Outline This intermediate level short course consists of Part I “R Programming” and Part II “Dynamic
Reporting with R”. Part I aims to improve your R programming skills. It covers some basic and advanced
topics in R, as well as R package development. Part II is a tutorial on two packages for automatic reporting,
knitr (Xie, 2013), and rmarkdown (Allaire et al., 2014). It covers the basic idea of literate programming as
well as its role in reproducible research. A variety of document formats supported by knitr will be introduced,
including R LATEX (.Rnw) and R Markdown (.Rmd). We will show useful features of knitr, such as creating
tables and plots from data, caching, and cross references. We will also provide examples of advanced features
such as chunk hooks, and calling foreign languages (shell scripts, Python, C++, Julia, etc.). Finally we will
introduce the simple Markdown language, as well as how to convert R Markdown to many other document
formats, such as LATEX/PDF, HTML, and Word. Hopefully R Markdown will make it much easier for data
analysts to prepare reports and authors to publish their work related to data analysis. Many people agree
that reproducible research is important (see, for example, the Duke Saga
21528593), but have an impression that it implies more work at the same time. We will show that this is
wrong. Generating reports from knitr dynamic documents is not only a better approach to reproducible
research, but also easier and even fun!
Prerequisites The attendees should have some familiarity with programming (not necessarily with R).
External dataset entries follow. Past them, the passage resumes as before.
This is an optimization exercise on Yosys and OpenROAD, whose aim is small area, a short achievable clock period and few clock cycles, not a production implementation. At most, simulation tests tie the RTL to the original design; equivalence was not proved. The RTL of runs 1 to 3 and 9 was laid out without a check of its function. Power figures rest on the tool's default switching activity, not on a simulated workload.

==> flow/standard.sh <==
#!/bin/bash
# synth_recipe.tcl (not shown) runs the flow's synth.tcl, then flattens the netlist and writes it again
# the make line also repeats each setting of config.mk as NAME=value (left out here)
make -C /OpenROAD-flow-scripts/flow DESIGN_CONFIG=/design/flow/config.mk WORK_HOME=/design/flow/orfs CLKGATE_MAP_FILE= SYNTH_SCRIPT=/design/flow/synth_recipe.tcl "${@:-finish}"
==> flow/design.v <==
module fpu(
    input  logic [31:0] op_A_in,
    input  logic [31:0] op_B_in,
    input  logic clk,
    input  logic reset,
    input  logic start,
    output logic [31:0] data_out,
    output logic [3:0]  status_out,
    output logic done
);
    logic [7:0]  ea, eb, e_l, gt, eq;
    logic [8:0]  d_ab, d_ba;
    logic [4:0]  sh;
    logic        a_ge_e, e_eq, fa_lt, a_big, s_l, eff_sub, swap_f, big;
    logic [25:0] m_a, m_b, m_l, m_s, m_s_sh, lost_mask;
    logic        sticky;
    logic [26:0] x, y, g, p, gg, pp, sum;
    always_comb begin
        ea   = op_A_in[30:23];
        eb   = op_B_in[30:23];
        m_a  = {|ea, op_A_in[22:0], 2'b00};
        m_b  = {|eb, op_B_in[22:0], 2'b00};
        d_ab = {1'b0, ea} - {1'b0, eb};
        d_ba = {1'b0, eb} - {1'b0, ea};
        gt = ea & ~eb;
        eq = ~(ea ^ eb);
        for (int l = 0; l < 3; l++)
            for (int i = 0; i < 8; i += 2 << l) begin
                gt[i] = gt[i + (1 << l)] | (eq[i + (1 << l)] & gt[i]);
                eq[i] = eq[i + (1 << l)] & eq[i];
            end
        a_ge_e = gt[0] | eq[0];
        e_eq   = eq[0];
        fa_lt  = op_A_in[22:0] < op_B_in[22:0];
        e_l  = a_ge_e ? ea  : eb;
        m_l  = a_ge_e ? m_a : m_b;
        m_s  = a_ge_e ? m_b : m_a;
        sh   = a_ge_e ? ea[4:0] - eb[4:0] : eb[4:0] - ea[4:0];
        a_big = e_eq ? ~fa_lt : a_ge_e;
        s_l   = a_big ? op_A_in[31] : op_B_in[31];
        eff_sub = op_A_in[31] ^ op_B_in[31];
        swap_f  = eff_sub & e_eq & fa_lt;
        big       = a_ge_e ? d_ab[7:0] > 8'd24 : d_ba[7:0] > 8'd24;
        m_s_sh    = big ? 26'd0 : (m_s >> sh);
        lost_mask = big ? 26'h3ffffff : ~(26'h3ffffff << sh);
        sticky    = |(m_s & lost_mask);
        x = {1'b0, m_l} ^ {27{eff_sub}};
        y = {1'b0, m_s_sh};
        g = x & y;
        p = x ^ y;
        gg = g;
        pp = p;
        gg[0] = g[0] | (p[0] & swap_f);
        for (int l = 0; l < 5; l++)
            for (int i = 26; i >= (1 << l); i--) begin
                gg[i] = gg[i] | (pp[i] & gg[i - (1 << l)]);
                pp[i] = pp[i] & pp[i - (1 << l)];
            end
        sum = (p ^ {27{eff_sub & ~swap_f}}) ^ {gg[25:0], swap_f};
    end
    logic [26:0] r;
    logic [7:0]  e_q;
    logic        s_q, sticky_q;
    always_ff @(posedge clk) begin
        r        <= sum;
        e_q      <= e_l;
        s_q      <= s_l;
        sticky_q <= sticky;
    end
    always_ff @(posedge clk or negedge reset) begin
        if (!reset) done <= 1'b0;
        else        done <= start;
    end
    logic        zero, left, c_out, uf, ovf;
    logic [25:0] w, n0, n1, n2, n3, n4, keep;
    logic [23:0] ca;
    logic [22:0] inc, f_out;
    logic [4:0]  k;
    logic [7:0]  e_p1, e_p2, e_nr, e_left, e_out, e4, e3, e2, e1;
    always_comb begin
        zero = ~|r;
        left = ~r[26] & ~r[25];
        w  = r[26] ? r[26:1] : r[25:0];
        ca = w[25:2];
        for (int l = 0; l < 5; l++)
            for (int i = 0; i < 24; i++)
                if (i[l]) ca[i] = ca[i] & ca[((i >> (l + 1)) << (l + 1)) + (1 << l) - 1];
        inc   = w[24:2] ^ ({ca[21:0], 1'b1} & {23{w[0]}});
        c_out = w[0] & ca[23];
        e_p1  = e_q + 8'd1;
        e_p2  = e_q + 8'd2;
        e_nr  = (r[26] & c_out) ? e_p2 : (r[26] | c_out) ? e_p1 : e_q;
        k[4] = ~|r[25:10]; n1 = k[4] ? {r[9:0], 16'd0} : r[25:0];
        e4 = k[4] ? e_q - 8'd16 : e_q;
        k[3] = ~|n1[25:18]; n2 = k[3] ? {n1[17:0], 8'd0} : n1;
        e3 = k[3] ? e4 - 8'd8 : e4;
        k[2] = ~|n2[25:22]; n3 = k[2] ? {n2[21:0], 4'd0} : n2;
        e2 = k[2] ? e3 - 8'd4 : e3;
        k[1] = ~|n3[25:24]; n4 = k[1] ? {n3[23:0], 2'd0} : n3;
        e1 = k[1] ? e2 - 8'd2 : e2;
        k[0] = ~n4[25];     n0 = k[0] ? {n4[24:0], 1'd0} : n4;
        e_left = k[0] ? e1 - 8'd1 : e1;
        keep = ~(26'h3ffffff >> e_q);
        uf   = ~r[26] & ~|(r[25:0] & keep);
        ovf  = (&e_q) | (~left & ((e_q == 8'd254 & (r[26] | c_out)) | (e_q == 8'd253 & r[26] & c_out)));
        e_out = left ? e_left : e_nr;
        f_out = left ? n0[24:2] : inc;
        if (zero) begin
            data_out = 32'd0;                   status_out = 4'b0001;
        end else if (ovf) begin
            data_out = {s_q, 8'hFF, 23'd0};     status_out = 4'b0100;
        end else if (uf) begin
            data_out = 32'd0;                   status_out = 4'b1000;
        end else begin
            data_out = {s_q, e_out, f_out};
            status_out = (w[0] && !left) || sticky_q ? 4'b0010 : 4'b0001;
        end
    end
endmodule
==> flow/config.mk <==
export PLATFORM = sky130hd
export DESIGN_NAME = fpu
export DESIGN_NICKNAME = fpu
export VERILOG_FILES = /design/flow/design.v
export SDC_FILE = /design/flow/constraint.sdc
export NUM_CORES = 4
export LEC_CHECK = 0
export ABC_AREA = 1
export CAP_MARGIN = 20
export CORE_MARGIN = 2
export CORE_UTILIZATION = 45
export GPL_TIMING_DRIVEN = 0
export SLEW_MARGIN = 20
==> flow/flow/run.sh <==
#!/bin/bash
# The standard layout, with plain buffers (sky130_fd_sc_hd__buf_1) on the
# ports in place of the delay cells that buffer_ports picks by default.
set -euo pipefail
export BUFFER_PORTS_ARGS="-buffer_cell sky130_fd_sc_hd__buf_1"
bash standard.sh > standard_make.log 2>&1
==> flow/constraint.sdc <==
create_clock -name core_clock -period 10.0 [get_ports {clk}]
set_input_delay 2.0000 -clock core_clock [delete_from_list [all_inputs] [get_ports {clk}]]
set_output_delay 2.0000 -clock core_clock [all_outputs]
set_load 0.01 [all_outputs]
==> results_dict.tcl, run 1 <==
set metrics [dict create \
    syn-cell-area_um2 10200 \
    total_power_mw 2.38 \
    grt.overflow.total 0 \
    worstSetupPathType "in2reg" \
    holdBufCountCts 0 \
    synth_edf_count 0 \
    setup_viol 0 \
    htree_levels 2 \
    dr.pass1.iters 8 \
    fillers 2461 \
    yosysMostFrequentCell "nand2_1" \
    cts_setup_buffers 0 \
    viasPerCell 5.60 \
    cp_common_cell "inv_1" \
    yosys-top-cells-area "nand2_1 (17%), o21ai_0 (12%), ha_1 (9.2%), inv_1 (8.5%), xor2_1 (7.3%)" \
    synth_seq_cells 38 \
    clock_sinks 38 \
    critical_path_required_ns 10.18 \
    synth_common_cells "nand2_1 (449), o21ai_0 (238), inv_1 (231)" \
    numCtsBuffers 5 \
    worst_setup_path_end_kind "register" \
    status "timing/DRC/antenna clean" \
    fmax_mhz 134 \
    yosysSeqAreaShare_pct 7.54 \
    layout-drive-gt1-share_pct 4.62 \
    place_congestion 1.01 \
    setup_tns_ns 0 \
    area_growth_pct 9.17 \
    crit_path_top_delay_cell "buf_1" \
    period_share_pct 74.9 \
    core_area_um2 22000 \
    worst_ep_arrival_time_ns 7.67 \
    root_buffer "clkbuf_16" \
    dieArea_um2 23800 \
    path_clk_slew_ns 0.06 \
    grt_pass1_vias 11653 \
    cts_tree "built" \
    drt_iter0_drc 1271 \
    start_util_pct 46.2 \
    final_nets 2069 \
    io_buffers 103 \
    grt_setup_unrepaired "false" \
    clk_path_buf_depth 2 \
    async_flop_share_pct 2.63 \
    dpl.hpwl_um 33500 \
    die_x_um 154 \
    relSlewSlack_pct 24.3 \
    syn_inst 1815 \
    num_vias 12357 \
    routedWlPerCell_um 17.8 \
    finalHoldViolCount 0 \
    synth.avg_cell_area_um2 5.59 \
    critPathBufInv 9 \
    synth-main-ff-cell "dfxtp_1" \
    antenna-diode-count 0 \
    grt_max_degree 14 \
    critical-path-top-delay-family "compound AO/OA/AOI/OAI gates" \
    cts_resized 0 \
    maxCapViolCount 0 \
    grt_pass1_wl_um 62100 \
    crit_fanout 10 \
    synth_top_area_cell "nand2_1" \
    drc 0 \
    ir_drop_mv 0.0728 \
    synth.distinct_cells 59 \
    leakagePower_nw 5.44 \
    holdCritPathClass "in2async" \
    fin_crit_ns 7.49 \
    power.density_nw_per_um2 215 \
    die_y_um 154 \
    rows 54 \
    fin_util_pct 50.5 \
    startpoint_type "input port" \
    slowest_delay_ns 0.47 \
    grt.total_usage_pct 32.9 \
    maxSlewViolCount 0 \
    drtAntennaViolNets 0 \
    io_pins 104 \
    wirelength_um 39300 \
    antenna_found_initial 1 \
    yosys_warnings 1 \
    synth_top_area_share_pct 16.6 \
    worstMarginPinSlew_ns 1.12 \
]
path summary, 6_finish.rpt:
| path | start | end | depth (start not counted) |
|---|---|---|---|
| min in group core_clock | start | done | 1 |
| max in group asynchronous | reset | done | 1 |
| worst max-delay path | op_A_in[28] | r[24] | 25 |
| worst min-delay path | reset | done | 1 |
cells in the final DEF, fill, tap and decap left out, types with 5 or more instances in the layout:
cell,instances
o221ai_1,6
clkbuf_1,43
nand2_2,15
nor3_1,27
a31oi_1,17
a21oi_1,106
o22ai_1,10
o31ai_1,6
o211ai_1,8
xnor2_1,23
nand2_1,449
nor2_1,150
o21bai_1,5
nor2_4,9
clkbuf_16,5
inv_1,231
dfxtp_1,37
nand4_1,22
xor2_1,85
inv_2,6
o21ai_0,238
nand3_1,84
nand2_4,5
buf_1,112
a211oi_1,15
o21ai_1,23
nor2_2,5
buf_2,17
buf_4,6
mux2i_1,21
ha_1,75
nand3b_1,6
state kept, by name, summed over array words and instances, names as in the netlist:
register / cells
done: 1
s_q: 1
r: 27
e_q: 8
sticky_q: 1
kinds of logic after synthesis:
family / Yosys count / synth area share, %
multiplexers: 21 / 2.07
flip-flops: 38 / 7.54
AND/OR/NAND/NOR: 790 / 33.7
buffers and inverters: 320 / 12.6
AO/OA/AOI/OAI: 461 / 25.1
adder cells (fa/ha/maj): 77 / 9.64
XOR/XNOR: 108 / 9.31
per-layer routing:
| metal | vias up | GRT usage (%) | part of all wire (%) |
|---|---|---|---|
| met2 | 497 | 57.0 | 46 |
| met3 | 113 | 1.79 | 5.1 |
| met5 | - | 0 | 0 |
| met4 | 0 | 19.4 | 6.6 |
| met1 | 5531 | 40.6 | 42 |
| li1 | 6216 | - | - |
cell type report:
class | count | area [um^2] | share of cell area [%]
clock buffer | 5 | 125 | 1.13
sequential | 38 | 766 | 6.91
multi-input combinational | 1457 | 8110 | 73.2
inverter | 241 | 906 | 8.17
buffer | 79 | 370 | 3.34
tap | 280 | 350 | 3.16
clock inverter | 3 | 68.8 | 0.621
timing repair buffer | 103 | 387 | 3.49
per-stage QoR:
stage          instances  setup WS, ns  hold slack [ns]  cell area, um^2
2_1_floorplan       1815          3.98             1.70            10200
3_3_place_gp        2198          2.30             1.76            10900
3_5_place_dp        2198          2.39             1.77            10900
4_1_cts             2206          2.68             1.47            11100
5_1_grt             2206          1.96             1.46            11100
6_report            2206          2.51             1.47            11100
power breakdown:
| group | internal (mW) | switching (mW) | leakage [nW] |
|---|---|---|---|
| logic | 0.586 | 1.30 | 5.02 |
| clock network | 0.143 | 0.0612 | 0.0940 |
| registers | 0.211 | 0.0880 | 0.323 |
| total | 0.940 | 1.44 | 5.44 |
==> run 2: changes to the inputs <==
--- a/flow/config.mk
+++ b/flow/config.mk
@@ -11,3 +11,4 @@
 export CORE_UTILIZATION = 45
 export GPL_TIMING_DRIVEN = 0
+export SETUP_SLACK_MARGIN = 3.3
 export SLEW_MARGIN = 20
==> run 2 against run 1 <==
Compared with the run above: synthesized area unchanged; via count increased by 0.48%; first-iteration DRC count decreased by 5.5%; clock power about the same; cell area increased by 2.8%; highest routed layer unchanged; power increased by 2.1%; critical endpoint is now r[13].
==> results_dict.tcl, run 2 <==
set metrics [dict create \
    clk_path_buf_depth 2 \
    grt.overflow.total 0 \
    grt_pass1_vias 11644 \
    io_pins 104 \
    drc 0 \
    power.density_nw_per_um2 214 \
    num_vias 12416 \
    dpl.hpwl_um 33500 \
    syn_inst 1815 \
    drtAntennaViolNets 0 \
    place_area_um2 10900 \
    setup_viol 0 \
    synth_edf_count 0 \
    dieArea_um2 23800 \
    synth_top_area_cell "nand2_1" \
    wirelength_um 39800 \
    synth-main-ff-cell "dfxtp_1" \
    holdBufCountCts 0 \
    async_flop_share_pct 2.63 \
    mostFrequentLayoutCells "nand2_1 (446), inv_1 (228), o21ai_0 (185)" \
    yosysSeqAreaShare_pct 7.54 \
    worst_setup_path_end_kind "register" \
    core_area_um2 22000 \
    mostFrequentLayoutCell "nand2_1" \
    finalHoldViolCount 0 \
    final_nets 2076 \
    start_util_pct 46.2 \
    cts_tree "built" \
    period_share_pct 65.4 \
    biggestRegsByFlops "r x27, e_q x8" \
    antenna_found_initial 1 \
    synth_top_area_share_pct 16.6 \
    slowest_delay_ns 0.39 \
    place_congestion 1.01 \
    fillers 2448 \
    cp_common_cell "inv_1" \
    viasPerCell 5.61 \
    dp_cells 2198 \
    setup_tns_ns 0 \
    worstSetupPathType "in2reg" \
    antenna-diode-count 0 \
    io_buffers 103 \
    dr.pass1.iters 8 \
    ir_drop_mv 0.0728 \
    fin_util_pct 51.9 \
    grt_pass1_wl_um 62300 \
    clock_sinks 38 \
    worstMarginPinSlew_ns 0.744 \
    grt.total_usage_pct 33.0 \
    drt_iter0_drc 1201 \
    status "timing/DRC/antenna clean" \
    yosys_warnings 1 \
    instances_no_fill 2213 \
    leakagePower_nw 5.59 \
    critical_path_required_ns 10.17 \
    largest_reg_flops 27 \
    synth.distinct_cells 59 \
    crit_fanout 10 \
    crit_path_top_delay_cell "ha_2" \
    yosysMostFrequentCell "nand2_1" \
    synth_common_cells "nand2_1 (449), o21ai_0 (238), inv_1 (231)" \
    grt_setup_unrepaired "false" \
    worst_ep_arrival_time_ns 6.72 \
    die_y_um 154 \
    root_buffer "clkbuf_16" \
    die_x_um 154 \
    relSlewSlack_pct 50.4 \
    fmax_mhz 153 \
    startpoint_type "input port" \
    synth.avg_cell_area_um2 5.59 \
    maxSlewViolCount 0 \
    maxCapViolCount 0 \
    rows 54 \
    design_area_um2 11400 \
    routedWlPerCell_um 18.0 \
    layout-drive-gt1-share_pct 8.69 \
    area_growth_pct 12.2 \
    yosys-top-cells-area "nand2_1 (17%), o21ai_0 (12%), ha_1 (9.2%), inv_1 (8.5%), xor2_1 (7.3%)" \
    holdCritPathClass "in2async" \
    htree_levels 2 \
    fin_crit_ns 6.54 \
    grt_max_degree 14 \
    numCtsBuffers 5 \
    regMostFlops "r" \
    syn-cell-area_um2 10200 \
    path_clk_slew_ns 0.06 \
    synth_seq_cells 38 \
]
==> run 2: kinds of logic after synthesis <==
| kind of cell | Yosys count | synth area share [%] |
|---|---|---|
| buffers and inverters | 320 | 12.6 |
| AO/OA/AOI/OAI | 461 | 25.1 |
| adder cells (fa/ha/maj) | 77 | 9.64 |
| AND/OR/NAND/NOR | 790 | 33.7 |
| multiplexers | 21 | 2.07 |
| XOR/XNOR | 108 | 9.31 |
| flip-flops | 38 | 7.54 |
==> run 2: cell type report <==
class                   count  area, um^2  area share (%)
plain buffers              79         419            3.68
clock buffers               5         125            1.10
clock inverters             3        68.8           0.604
inverters                 241         906            7.95
multi-input cells        1457        8320            73.0
flip-flops and latches     38         766            6.72
well taps                 280         350            3.07
repair buffers            110         443            3.89
==> run 2: timing repair <==
item | 4_1_cts | 5_1_grt
endpoints found under the setup margin | 23 | 23
gates resized for setup | 68 | 81
pin swaps | 2 | 6
hold endpoints to repair | 0 | 0
buffers inserted | 1 | 6
==> run 2: layer usage <==
layer	GRT usage (%)	share of wire, %	routed length, um	vias to the layer above
li1	-	-	-	6234
met1	40.9	42	16800	5623
met2	57.4	47	18700	458
met3	1.82	4.8	1920	101
met4	18.6	6.1	2410	0
met5	0	0	0	-
==> run 2: critical path, delay by kind of cell <==
| family | cells | cell delay (ns) |
|---|---|---|
| buffers and inverters | 9 | 1.01 |
| adders and majority gates | 2 | 0.76 |
| xor gates and xnor gates | 1 | 0.27 |
| AOI/OAI and AO/OA | 4 | 1.02 |
| and+or+nand+nor | 11 | 1.65 |
==> run 2: how the worst max path moves through the flow <==
stage,start,end,slack [ns],cells past startpoint
final,op_A_in[28],r[13],3.46,27
after global routing,op_A_in[28],r[16],3.26,34
after CTS,op_A_in[28],r[16],3.30,33
after detailed placement,op_A_in[28],r[13],2.39,26
after global placement,op_A_in[28],r[25],2.30,26
after floorplan,op_A_in[27],r[25],3.98,25
==> run 2: per-stage QoR <==
step                      hold WS (ns)  power, mW  setup WS (ns)
after global routing              1.46       2.65           3.26
final                             1.47       2.44           3.46
after floorplan                   1.70       1.56           3.98
after CTS                         1.47       2.37           3.30
after global placement            1.76       2.14           2.30
after detailed placement          1.77       2.14           2.39
==> run 2: report_power, final <==
part           switching [mW]  internal, mW  total, mW  leakage (nW)
clock network          0.0612         0.143      0.204        0.0940
logic                    1.32         0.612       1.93          5.17
registers              0.0879         0.211      0.299         0.323
==> run 3: changes to the inputs <==
==> flow/flow/run.sh (replaced) <==
#!/bin/bash
# The standard layout, with plain buffers (sky130_fd_sc_hd__buf_1) on the
# ports in place of the delay cells that buffer_ports picks by default, and
# the buffers that synthesis inserted removed at floorplan (the resizer
# buffers the nets again where they need it).
set -euo pipefail
export BUFFER_PORTS_ARGS="-buffer_cell sky130_fd_sc_hd__buf_1"
export REMOVE_ABC_BUFFERS=1
bash standard.sh > standard_make.log 2>&1
--- a/flow/config.mk
+++ b/flow/config.mk
@@ -11,4 +11,3 @@
 export CORE_UTILIZATION = 45
 export GPL_TIMING_DRIVEN = 0
-export SETUP_SLACK_MARGIN = 3.3
 export SLEW_MARGIN = 20
==> run 3 against run 2 <==
Compared with the run above: first-iteration DRC count is 44% lower; still clean on timing, DRC and antenna; clock-buffer cell count increased by 1; synthesized area is the same; via count down 5.4%; setup slack worse by 2.4 ns; clock power is 23% lower.
==> results_dict.tcl, run 3 <==
set metrics [dict create \
    status "timing/DRC/antenna clean" \
    dieArea_um2 23800 \
    drtAntennaViolNets 0 \
    mostFrequentLayoutCells "nand2_1 (448), o21ai_0 (237), inv_1 (231)" \
    holdWs_ns 1.47 \
    dr.pass1.iters 5 \
    fmax_mhz 111 \
    maxSlewViolCount 0 \
    synth_seq_cells 38 \
    final_nets 1993 \
    synth.avg_cell_area_um2 5.59 \
    worstSetupPathType "in2reg" \
    place_ws_ns 1.02 \
    crit_fanout 29 \
    syn_inst 1815 \
    numCtsBuffers 5 \
    relSlewSlack_pct 30.3 \
    syn-cell-area_um2 10200 \
    multi_input_area_um2 8140 \
    htree_levels 2 \
    regMostFlops "r" \
    routedWlPerCell_um 16.0 \
    leakagePower_nw 5.26 \
    yosys_warnings 1 \
    synth_top_area_share_pct 16.6 \
    root_buffer "clkbuf_16" \
    fin_util_pct 49.0 \
    rows 54 \
    cts_setup_buffers 0 \
    grt_max_degree 81 \
    place_area_um2 10600 \
    antenna-diode-count 0 \
    yosysMostFrequentCell "nand2_1" \
    critical_path_required_ns 10.21 \
    cts_tree "built" \
    power.density_nw_per_um2 205 \
    num_vias 11746 \
    antenna_found_initial 0 \
    worstMarginPinSlew_ns 1.05 \
    worst_setup_path_end_kind "register" \
    largest_reg_flops 27 \
    die_y_um 154 \
    fillers 2501 \
    grt_setup_unrepaired "false" \
    cts_resized 0 \
    layout-drive-gt1-share_pct 3.84 \
    async_flop_share_pct 2.63 \
    path_clk_slew_ns 0.05 \
    grt_pass1_wl_um 54600 \
    io_buffers 103 \
    core_area_um2 22000 \
    fin_crit_ns 8.98 \
    startpoint_type "input port" \
    clk_path_buf_depth 2 \
    mostFrequentLayoutCell "nand2_1" \
    instances_no_fill 2130 \
    period_share_pct 89.8 \
    synth_edf_count 0 \
    wirelength_um 34000 \
    setup_tns_ns 0 \
    yosysSeqAreaShare_pct 7.54 \
    clock_sinks 38 \
    setup_viol 0 \
    area_growth_pct 6.06 \
    io_pins 104 \
    dpl.hpwl_um 28300 \
    holdBufCountCts 0 \
    maxCapViolCount 0 \
    synth_top_area_cell "nand2_1" \
    synth-main-ff-cell "dfxtp_1" \
    viasPerCell 5.51 \
    drt_iter0_drc 674 \
    worst_slack_ns 1.02 \
    yosys-top-cells-area "nand2_1 (17%), o21ai_0 (12%), ha_1 (9.2%), inv_1 (8.5%), xor2_1 (7.3%)" \
    grt.overflow.total 0 \
    synth_common_cells "nand2_1 (449), o21ai_0 (238), inv_1 (231)" \
    design_area_um2 10800 \
    place_congestion 0.992 \
    biggestRegsByFlops "r x27, e_q x8" \
    finalHoldViolCount 0 \
    grt.total_usage_pct 28.0 \
    drc 0 \
    worst_ep_arrival_time_ns 9.19 \
    dp_cells 2122 \
    seqCellArea_um2 767 \
    synth.distinct_cells 59 \
    grt_pass1_vias 10822 \
    holdCritPathClass "in2async" \
    start_util_pct 46.2 \
    die_x_um 154 \
    total_power_mw 2.21 \
    ir_drop_mv 0.0712 \
]
==> run 3: per-layer routing <==
metal  share of wire [%]  vias to the layer above  global-route usage, %
met5                   0                        -                      0
met2                  50                      330                   52.0
met4                 4.8                        0                   13.7
li1                    -                     6066                      -
met1                  42                     5275                   33.0
met3                 3.3                       75                  0.785
==> run 3: how the worst max path moves through the flow <==
stage / start / to / slack [ns]
final: op_A_in[23] / r[25] / 1.02
after global routing: op_A_in[23] / r[25] / 0.61
after CTS: op_A_in[23] / r[25] / 1.28
after detailed placement: op_A_in[23] / r[25] / 1.02
after global placement: op_A_in[23] / r[25] / -2.63
after floorplan: op_A_in[27] / r[25] / 1.0
==> run 3: logic make-up (layout without fill, tap and decap cells) <==
family | Yosys count | after routing | share of synthesized area, %
compound gates | 461 | 461 | 25.1
simple gates | 790 | 790 | 33.7
buf+inv | 320 | 355 | 12.6
mux | 21 | 21 | 2.07
fa+ha+maj | 77 | 77 | 9.64
xor+xnor | 108 | 108 | 9.31
flops | 38 | 38 | 7.54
Some prior knowledge of LATEX and HTML can be helpful but not required for this tutorial. Potential attendees
include those who write reports that involve data analysis, ranging from homework, project reports, papers,
books, and websites. Please have the latest R and package rmarkdown, and RStudio (
installed on your laptop. RStudio IDE is optional but recommended. I will be using RStudio for demo
purposes. If you have already been using other text editors such as Emacs + ESS, you are free to stay with
your own choice, and I will explain how things work outside RStudio.